The Gate House is a Grade II listed building in the Sutton local planning authority area, England. First listed on 1 March 1974. Gate house. 1 related planning application.
The Gate House
- WRENN ID
- sombre-brick-thunder
- Grade
- II
- Local Planning Authority
- Sutton
- Country
- England
- Date first listed
- 1 March 1974
- Type
- Gate house
- Source
- Historic England listing
Description
The Gate House is a small building dating from the mid to later 19th century, built in an irregular shape. It is constructed of red brick with a roof of alternate courses of plain and shaped tiles, topped with cresting. The south-east wall is blank. The east-facing bay, which rounds the corner and fronts the gates, has a hip roof above a three-light leaded casement window on the first floor; below is a pointed two-light Gothic window with stone dressings. The north front has a Gothic casement window on the first floor, and a splayed four-light bay window with a hipped canopy, each light with a pointed head, on the ground floor to the right. A pointed window with stone dressings is on the ground floor to the left. A 19th-century lamp bracket is located below the first-floor window. A west extension has a slate gabled roof, containing a round-headed ledged door, a round-headed window with a radiating glazing pattern, and a recessed ledged door.
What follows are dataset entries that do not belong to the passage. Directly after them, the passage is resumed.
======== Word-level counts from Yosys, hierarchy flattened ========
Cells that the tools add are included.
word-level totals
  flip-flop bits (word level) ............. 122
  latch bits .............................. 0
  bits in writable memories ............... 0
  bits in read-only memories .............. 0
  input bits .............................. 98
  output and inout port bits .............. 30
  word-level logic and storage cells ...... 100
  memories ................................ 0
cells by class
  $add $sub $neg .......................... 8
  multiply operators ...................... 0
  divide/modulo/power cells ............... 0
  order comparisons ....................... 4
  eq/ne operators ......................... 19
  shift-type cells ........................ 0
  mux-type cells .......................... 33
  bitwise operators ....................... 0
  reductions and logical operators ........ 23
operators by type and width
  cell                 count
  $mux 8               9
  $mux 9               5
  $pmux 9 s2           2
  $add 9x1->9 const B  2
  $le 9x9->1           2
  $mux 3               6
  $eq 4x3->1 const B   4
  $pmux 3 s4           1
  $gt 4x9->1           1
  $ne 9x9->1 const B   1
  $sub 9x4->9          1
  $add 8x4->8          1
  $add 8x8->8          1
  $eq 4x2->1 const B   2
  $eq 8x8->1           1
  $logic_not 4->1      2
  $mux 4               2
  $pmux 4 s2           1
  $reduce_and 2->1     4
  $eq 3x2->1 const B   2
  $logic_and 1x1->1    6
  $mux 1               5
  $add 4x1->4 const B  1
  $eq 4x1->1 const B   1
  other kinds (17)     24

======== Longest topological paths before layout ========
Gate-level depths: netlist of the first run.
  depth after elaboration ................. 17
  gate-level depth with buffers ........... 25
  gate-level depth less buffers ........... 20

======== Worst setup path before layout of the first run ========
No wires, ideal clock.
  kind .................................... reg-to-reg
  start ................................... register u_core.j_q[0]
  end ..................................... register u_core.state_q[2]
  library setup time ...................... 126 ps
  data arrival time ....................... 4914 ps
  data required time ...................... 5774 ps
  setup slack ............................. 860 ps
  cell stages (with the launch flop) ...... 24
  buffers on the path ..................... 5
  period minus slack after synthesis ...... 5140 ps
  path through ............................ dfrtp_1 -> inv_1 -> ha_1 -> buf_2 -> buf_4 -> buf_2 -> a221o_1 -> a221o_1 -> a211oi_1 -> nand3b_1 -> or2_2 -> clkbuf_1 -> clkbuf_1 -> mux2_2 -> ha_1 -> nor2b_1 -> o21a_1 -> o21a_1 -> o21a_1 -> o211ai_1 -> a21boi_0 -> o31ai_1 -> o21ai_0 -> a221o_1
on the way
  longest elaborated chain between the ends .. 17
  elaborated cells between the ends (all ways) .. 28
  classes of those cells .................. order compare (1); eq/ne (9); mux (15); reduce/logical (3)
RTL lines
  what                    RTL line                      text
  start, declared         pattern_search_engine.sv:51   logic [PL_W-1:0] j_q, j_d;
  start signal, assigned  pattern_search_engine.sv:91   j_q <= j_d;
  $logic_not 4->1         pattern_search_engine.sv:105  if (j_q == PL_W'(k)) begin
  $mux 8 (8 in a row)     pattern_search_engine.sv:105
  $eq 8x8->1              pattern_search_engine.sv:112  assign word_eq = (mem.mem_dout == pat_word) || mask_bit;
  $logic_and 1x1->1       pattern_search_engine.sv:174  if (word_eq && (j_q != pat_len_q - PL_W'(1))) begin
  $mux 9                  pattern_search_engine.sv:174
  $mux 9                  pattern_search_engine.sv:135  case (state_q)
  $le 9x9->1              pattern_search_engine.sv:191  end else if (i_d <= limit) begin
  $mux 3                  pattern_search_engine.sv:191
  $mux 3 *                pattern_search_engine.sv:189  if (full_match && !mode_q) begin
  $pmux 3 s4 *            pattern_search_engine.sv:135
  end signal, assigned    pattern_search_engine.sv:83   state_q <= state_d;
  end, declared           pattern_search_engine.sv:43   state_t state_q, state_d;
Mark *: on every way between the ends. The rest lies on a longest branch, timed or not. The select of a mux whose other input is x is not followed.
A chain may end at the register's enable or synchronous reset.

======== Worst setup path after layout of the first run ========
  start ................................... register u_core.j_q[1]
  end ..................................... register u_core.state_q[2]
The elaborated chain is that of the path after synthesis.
The building is included as part of a group, along with Honeywood Museum and associated walls, the road bridge, Leoni bridge, culvert, and retaining walls to Carshalton Ponds, No 1 High Street, entrance gates to The Grove, Anne Boleyn’s Well, St Mary's Church, Madeley Cottage, the Greyhound Inn, the wall to the east of the Greyhound, the Church of All Saints, the north churchyard wall, and No 6 High Street.